• Saved entries
[Start of Attachment]

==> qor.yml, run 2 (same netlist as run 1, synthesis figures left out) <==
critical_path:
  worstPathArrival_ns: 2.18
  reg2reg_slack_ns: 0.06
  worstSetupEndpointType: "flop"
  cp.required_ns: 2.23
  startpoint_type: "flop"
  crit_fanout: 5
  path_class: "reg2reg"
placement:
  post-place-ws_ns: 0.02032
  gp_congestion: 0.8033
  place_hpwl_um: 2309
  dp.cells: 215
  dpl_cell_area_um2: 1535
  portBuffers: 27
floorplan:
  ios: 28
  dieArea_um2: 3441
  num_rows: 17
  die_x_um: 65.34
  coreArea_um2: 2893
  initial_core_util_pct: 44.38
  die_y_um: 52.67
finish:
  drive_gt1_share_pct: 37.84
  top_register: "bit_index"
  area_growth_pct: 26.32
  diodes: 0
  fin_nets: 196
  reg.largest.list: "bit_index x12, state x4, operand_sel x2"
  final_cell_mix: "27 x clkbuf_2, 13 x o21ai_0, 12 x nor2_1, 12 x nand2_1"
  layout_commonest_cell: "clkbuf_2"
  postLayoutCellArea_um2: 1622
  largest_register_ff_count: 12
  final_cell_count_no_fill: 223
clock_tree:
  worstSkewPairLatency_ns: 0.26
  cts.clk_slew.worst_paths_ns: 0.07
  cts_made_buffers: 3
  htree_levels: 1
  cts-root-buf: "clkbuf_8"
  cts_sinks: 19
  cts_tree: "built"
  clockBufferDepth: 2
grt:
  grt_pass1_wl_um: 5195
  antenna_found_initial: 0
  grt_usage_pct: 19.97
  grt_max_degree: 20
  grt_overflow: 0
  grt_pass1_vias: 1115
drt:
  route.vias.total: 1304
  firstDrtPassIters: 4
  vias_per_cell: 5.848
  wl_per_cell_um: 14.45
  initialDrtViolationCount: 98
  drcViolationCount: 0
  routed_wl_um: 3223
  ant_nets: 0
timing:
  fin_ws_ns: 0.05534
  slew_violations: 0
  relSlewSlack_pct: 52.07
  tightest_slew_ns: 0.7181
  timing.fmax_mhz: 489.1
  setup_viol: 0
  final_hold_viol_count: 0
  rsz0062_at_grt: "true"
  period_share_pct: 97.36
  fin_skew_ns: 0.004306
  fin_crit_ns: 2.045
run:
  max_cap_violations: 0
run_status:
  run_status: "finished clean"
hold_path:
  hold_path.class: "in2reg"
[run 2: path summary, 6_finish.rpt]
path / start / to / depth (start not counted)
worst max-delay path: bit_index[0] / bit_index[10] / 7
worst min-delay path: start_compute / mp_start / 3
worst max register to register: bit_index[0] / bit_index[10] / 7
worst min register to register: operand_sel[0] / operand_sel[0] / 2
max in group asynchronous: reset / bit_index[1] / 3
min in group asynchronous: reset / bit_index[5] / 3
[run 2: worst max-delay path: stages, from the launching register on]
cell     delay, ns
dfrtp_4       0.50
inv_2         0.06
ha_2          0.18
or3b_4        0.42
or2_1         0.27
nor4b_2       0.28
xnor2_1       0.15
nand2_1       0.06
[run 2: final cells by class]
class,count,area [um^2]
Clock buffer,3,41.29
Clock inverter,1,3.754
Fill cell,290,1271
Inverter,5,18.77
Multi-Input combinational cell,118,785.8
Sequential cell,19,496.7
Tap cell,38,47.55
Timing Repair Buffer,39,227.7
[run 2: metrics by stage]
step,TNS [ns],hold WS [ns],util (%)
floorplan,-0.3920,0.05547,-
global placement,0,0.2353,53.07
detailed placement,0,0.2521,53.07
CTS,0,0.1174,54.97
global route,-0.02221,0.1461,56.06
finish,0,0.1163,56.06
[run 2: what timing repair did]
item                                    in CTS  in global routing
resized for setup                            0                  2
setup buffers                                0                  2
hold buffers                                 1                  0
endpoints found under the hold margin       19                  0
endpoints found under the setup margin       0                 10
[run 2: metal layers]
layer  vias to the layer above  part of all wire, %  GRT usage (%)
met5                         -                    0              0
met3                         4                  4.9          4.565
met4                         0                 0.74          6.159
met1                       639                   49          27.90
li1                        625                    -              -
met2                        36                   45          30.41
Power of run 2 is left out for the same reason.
===== config.mk =====
export PLATFORM = sky130hd
export DESIGN_NAME = panel_ctl_top
export DESIGN_NICKNAME = d
export VERILOG_FILES = /design/src/spi_ctl_pkg.sv /design/src/ctl_reg_file.sv /design/src/heartbeat_pulser.sv /design/src/panel_ctl_top.sv /design/src/reg_arbiter.sv /design/src/spi_pin_sync.sv /design/src/spi_port_mux.sv /design/src/spi_reg_slave.sv
export SDC_FILE = /design/constraint.sdc
export NUM_CORES = 1
export LEC_CHECK = 0
export BUFFER_PORTS_ARGS = -buffer_cell sky130_fd_sc_hd__clkbuf_2
export CAP_MARGIN = 40
export CORE_AREA = 5 5 119 121
export DETAILED_ROUTE_END_ITERATION = 7
export DIE_AREA = 0 0 124 126
export GPL_TIMING_DRIVEN = 0
export PLACE_DENSITY = 0.56
export SLEW_MARGIN = 20
export SYNTH_ARGS = -nofsm -noshare
export SYNTH_HDL_FRONTEND = slang
export SYNTH_SLANG_ARGS = --single-unit

===== constraint.sdc =====
create_clock -name cs -period 2.1 [get_ports cs]
set_input_delay 0 -clock cs [delete_from_list [all_inputs] [get_ports cs]]
set_output_delay 0 -clock cs [all_outputs]
set_load 0.03 [all_outputs]
**src/source/flash_pkg.sv**
```systemverilog
`default_nettype none

package flash_pkg;

    // Bus widths with a meaning of their own
    typedef logic [7:0]  spi_byte_t;    // One byte on the wire
    typedef logic [23:0] flash_addr_t;  // Flash byte address
    typedef logic [7:0]  sector_t;      // 64 KiB sector number
    typedef logic [5:0]  frame_bits_t;  // Bits in one frame, 0 to 32
    typedef logic [31:0] frame_word_t;  // Transmit word, MSB goes out first

    // Command opcodes
    localparam spi_byte_t CMD_WREN = 8'h06;  // Write Enable
    localparam spi_byte_t CMD_SE   = 8'hD8;  // Sector Erase
    localparam spi_byte_t CMD_RDSR = 8'h05;  // Read Status Register

    // Sector number to byte address
    localparam int unsigned SECTOR_SHIFT = 16;

    // Write in progress flag in the status byte
    localparam int unsigned WIP_BIT = 0;

    // Frame lengths in bits
    localparam frame_bits_t BITS_WREN = 6'd8;   // Opcode only
    localparam frame_bits_t BITS_SE   = 6'd32;  // Opcode and 24-bit address
    localparam frame_bits_t BITS_RDSR = 6'd16;  // Opcode and one status byte

endpackage

`default_nettype wire

```
**src/source/erase_request_capture.sv**
```systemverilog
`default_nettype none

module erase_request_capture (
    input  logic                    sys_clk,
    input  logic                    sys_rst_n,
    input  logic                    erase_start,
    input  flash_pkg::sector_t      sector,
    input  logic                    finish,
    output logic                    busy,
    output logic                    req,
    output flash_pkg::flash_addr_t  req_addr
);

    logic accept;

    // A strobe counts only while no erase is running
    assign accept = erase_start && !busy;

    always_ff @(posedge sys_clk or negedge sys_rst_n) begin
        if (!sys_rst_n) begin
            busy <= 1'b0;
            req  <= 1'b0;
        end else begin
            req <= accept;
            if (finish) begin
                busy <= 1'b0;   // Falls the cycle after done or fail
            end else if (accept) begin
                busy <= 1'b1;
            end
        end
    end

    // Held for the whole erase, later strobes cannot touch it
    always_ff @(posedge sys_clk) begin
        if (accept) begin
            req_addr <= flash_pkg::flash_addr_t'(sector) << flash_pkg::SECTOR_SHIFT;
        end
    end

endmodule

`default_nettype wire

```
**src/source/erase_sequencer.sv**
```systemverilog
`default_nettype none

module erase_sequencer #(
    parameter int HALF_CYCLES = 5,
    parameter int MAX_POLLS   = 200
) (
    input  logic                    sys_clk,
    input  logic                    sys_rst_n,
    input  logic                    req,
    input  flash_pkg::flash_addr_t  req_addr,
    input  logic                    frame_done,
    input  flash_pkg::spi_byte_t    rx_byte,
    output logic                    frame_start,
    output flash_pkg::frame_word_t  frame_word,
    output flash_pkg::frame_bits_t  frame_bits,
    output logic                    finish,
    output logic                    erase_done,
    output logic                    erase_fail
);

    localparam int GAP_W  = $clog2(2 * HALF_CYCLES + 1);
    localparam int POLL_W = $clog2(MAX_POLLS + 1);

    typedef enum logic [2:0] {
        S_IDLE,
        S_SEND_WREN,
        S_SEND_SE,
        S_SEND_RDSR,
        S_CHECK_STATUS,
        S_GAP
    } state_t;

    state_t             state;
    state_t             after_gap;      // Frame to send once the gap ends
    state_t             next_send;
    logic [GAP_W-1:0]   gap_cnt;
    logic [POLL_W-1:0]  poll_cnt;
    logic               gap_last;
    logic               frame_launch;
    logic               wip;

    function automatic flash_pkg::frame_word_t word_for(input state_t s,
                                                        input flash_pkg::flash_addr_t addr);
        flash_pkg::frame_word_t w;
        case (s)
            S_SEND_WREN: w = {flash_pkg::CMD_WREN, 24'h000000};
            S_SEND_SE:   w = {flash_pkg::CMD_SE, addr};
            default:     w = {flash_pkg::CMD_RDSR, 24'h000000};  // Dummy byte out
        endcase
        return w;
    endfunction

    function automatic flash_pkg::frame_bits_t bits_for(input state_t s);
        flash_pkg::frame_bits_t b;
        case (s)
            S_SEND_WREN: b = flash_pkg::BITS_WREN;
            S_SEND_SE:   b = flash_pkg::BITS_SE;
            default:     b = flash_pkg::BITS_RDSR;
        endcase
        return b;
    endfunction

    assign gap_last     = (gap_cnt == GAP_W'(2 * HALF_CYCLES - 1));
    assign frame_launch = ((state == S_IDLE) && req) || ((state == S_GAP) && gap_last);
    assign next_send    = (state == S_IDLE) ? S_SEND_WREN : after_gap;
    assign wip          = rx_byte[flash_pkg::WIP_BIT];

    always_ff @(posedge sys_clk or negedge sys_rst_n) begin
        if (!sys_rst_n) begin
            state       <= S_IDLE;
            after_gap   <= S_SEND_WREN;
            gap_cnt     <= '0;
            poll_cnt    <= '0;
            frame_start <= 1'b0;
            finish      <= 1'b0;
            erase_done  <= 1'b0;
            erase_fail  <= 1'b0;
        end else begin
            frame_start <= frame_launch;
            finish      <= 1'b0;
            erase_done  <= 1'b0;
            erase_fail  <= 1'b0;
            case (state)
                S_IDLE: begin
                    poll_cnt <= '0;
                    if (req) begin
                        state <= S_SEND_WREN;
                    end
                end
                S_SEND_WREN: begin
                    if (frame_done) begin
                        state     <= S_GAP;
                        after_gap <= S_SEND_SE;
                        gap_cnt   <= '0;
                    end
                end
                S_SEND_SE: begin
                    if (frame_done) begin
                        state     <= S_GAP;
                        after_gap <= S_SEND_RDSR;
                        gap_cnt   <= '0;
                    end
                end
                S_SEND_RDSR: begin
                    if (frame_done) begin
                        state    <= S_CHECK_STATUS;
                        poll_cnt <= poll_cnt + 1'b1;
                    end
                end
                S_CHECK_STATUS: begin
                    if (!wip) begin
                        state      <= S_IDLE;
                        erase_done <= 1'b1;
                        finish     <= 1'b1;
                    end else if (poll_cnt == POLL_W'(MAX_POLLS)) begin
                        state      <= S_IDLE;  // Flash still busy, give up
                        erase_fail <= 1'b1;
                        finish     <= 1'b1;
                    end else begin
                        state     <= S_GAP;
                        after_gap <= S_SEND_RDSR;
                        gap_cnt   <= '0;
                    end
                end
                S_GAP: begin
                    gap_cnt <= gap_cnt + 1'b1;
                    if (gap_last) begin
                        state <= after_gap;
                    end
                end
                default: state <= S_IDLE;
            endcase
        end
    end

    // Frame contents stay put until the engine reports done
    always_ff @(posedge sys_clk) begin
        if (frame_launch) begin
            frame_word <= word_for(next_send, req_addr);
            frame_bits <= bits_for(next_send);
        end
    end

endmodule

`default_nettype wire

```
**src/source/spi_shift_engine.sv**
```systemverilog
`default_nettype none

module spi_shift_engine #(
    parameter int HALF_CYCLES = 5
) (
    input  logic                    sys_clk,
    input  logic                    sys_rst_n,
    input  logic                    frame_start,
    input  flash_pkg::frame_word_t  frame_word,
    input  flash_pkg::frame_bits_t  frame_bits,
    input  logic                    spi_miso,
    output logic                    spi_sck,
    output logic                    spi_cs_n,
    output logic                    spi_mosi,
    output logic                    frame_done,
    output flash_pkg::spi_byte_t    rx_byte
);

    localparam int DIV_W = (HALF_CYCLES > 1) ? $clog2(HALF_CYCLES) : 1;

    typedef enum logic [1:0] {
        E_IDLE,
        E_SHIFT,
        E_CLOSE,
        E_END
    } state_t;

    state_t                  state;
    logic [DIV_W-1:0]        div_cnt;   // Position inside one SCK half period
    flash_pkg::frame_bits_t  bit_cnt;
    flash_pkg::frame_word_t  shift_reg;
    logic                    half_end;
    logic                    last_bit;
    logic                    rise;
    logic                    fall;

    assign half_end = (div_cnt == DIV_W'(HALF_CYCLES - 1));
    assign last_bit = (flash_pkg::frame_bits_t'(bit_cnt + 1'b1) == frame_bits);
    assign rise     = (state == E_SHIFT) && half_end && !spi_sck;
    assign fall     = (state == E_SHIFT) && half_end && spi_sck;

    always_ff @(posedge sys_clk or negedge sys_rst_n) begin
        if (!sys_rst_n) begin
            state      <= E_IDLE;
            div_cnt    <= '0;
            bit_cnt    <= '0;
            spi_sck    <= 1'b0;
            spi_cs_n   <= 1'b1;
            spi_mosi   <= 1'b0;
            frame_done <= 1'b0;
        end else begin
            frame_done <= 1'b0;
            case (state)
                E_IDLE: begin
                    if (frame_start) begin
                        state    <= E_SHIFT;
                        spi_cs_n <= 1'b0;
                        spi_sck  <= 1'b0;
                        spi_mosi <= frame_word[31];  // First bit with cs_n
                        div_cnt  <= '0;
                        bit_cnt  <= '0;
                    end
                end
                E_SHIFT: begin
                    if (half_end) begin
                        div_cnt <= '0;
                    end else begin
                        div_cnt <= div_cnt + 1'b1;
                    end
                    if (rise) begin
                        spi_sck <= 1'b1;
                    end else if (fall) begin
                        spi_sck <= 1'b0;
                        if (last_bit) begin
                            state <= E_CLOSE;
                        end else begin
                            bit_cnt  <= bit_cnt + 1'b1;
                            spi_mosi <= shift_reg[30];  // Next bit after falling edge
                        end
                    end
                end
                E_CLOSE: begin
                    spi_cs_n <= 1'b1;
                    spi_mosi <= 1'b0;
                    state    <= E_END;
                end
                E_END: begin
                    frame_done <= 1'b1;
                    state      <= E_IDLE;
                end
                default: state <= E_IDLE;
            endcase
        end
    end

    // Transmit and receive data paths
    always_ff @(posedge sys_clk) begin
        if ((state == E_IDLE) && frame_start) begin
            shift_reg <= frame_word;
        end else if (fall) begin
            shift_reg <= shift_reg << 1;
        end
        if (rise) begin
            rx_byte <= {rx_byte[6:0], spi_miso};  // Sample on rising SCK
        end
    end

endmodule

`default_nettype wire

```
**src/source/flash_erase_top.sv**
```systemverilog
`default_nettype none

module flash_erase_top #(
    parameter int HALF_CYCLES = 5,
    parameter int MAX_POLLS   = 200
) (
    input  logic                sys_clk,
    input  logic                sys_rst_n,
    input  logic                erase_start,
    input  flash_pkg::sector_t  sector,
    input  logic                spi_miso,
    output logic                busy,
    output logic                erase_done,
    output logic                erase_fail,
    output logic                spi_sck,
    output logic                spi_cs_n,
    output logic                spi_mosi
);

    logic                    req;
    flash_pkg::flash_addr_t  req_addr;
    logic                    finish;
    logic                    frame_start;
    flash_pkg::frame_word_t  frame_word;
    flash_pkg::frame_bits_t  frame_bits;
    logic                    frame_done;
    flash_pkg::spi_byte_t    rx_byte;

    erase_request_capture u_erase_request_capture (
        .sys_clk     (sys_clk),
        .sys_rst_n   (sys_rst_n),
        .erase_start (erase_start),
        .sector      (sector),
        .finish      (finish),
        .busy        (busy),
        .req         (req),
        .req_addr    (req_addr)
    );

    erase_sequencer #(
        .HALF_CYCLES (HALF_CYCLES),
        .MAX_POLLS   (MAX_POLLS)
    ) u_erase_sequencer (
        .sys_clk     (sys_clk),
        .sys_rst_n   (sys_rst_n),
        .req         (req),
        .req_addr    (req_addr),
        .frame_done  (frame_done),
        .rx_byte     (rx_byte),
        .frame_start (frame_start),
        .frame_word  (frame_word),
        .frame_bits  (frame_bits),
        .finish      (finish),
        .erase_done  (erase_done),
        .erase_fail  (erase_fail)
    );

    // SPI mode 0 pins
    spi_shift_engine #(
        .HALF_CYCLES (HALF_CYCLES)
    ) u_spi_shift_engine (
        .sys_clk     (sys_clk),
        .sys_rst_n   (sys_rst_n),
        .frame_start (frame_start),
        .frame_word  (frame_word),
        .frame_bits  (frame_bits),
        .spi_miso    (spi_miso),
        .spi_sck     (spi_sck),
        .spi_cs_n    (spi_cs_n),
        .spi_mosi    (spi_mosi),
        .frame_done  (frame_done),
        .rx_byte     (rx_byte)
    );

endmodule

`default_nettype wire

```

[End of Attachment]

• Your task
Please show every line of the entries above that contains the word "endpoints".

• Your solution
endpoints found under the hold margin       19                  0
endpoints found under the setup margin       0                 10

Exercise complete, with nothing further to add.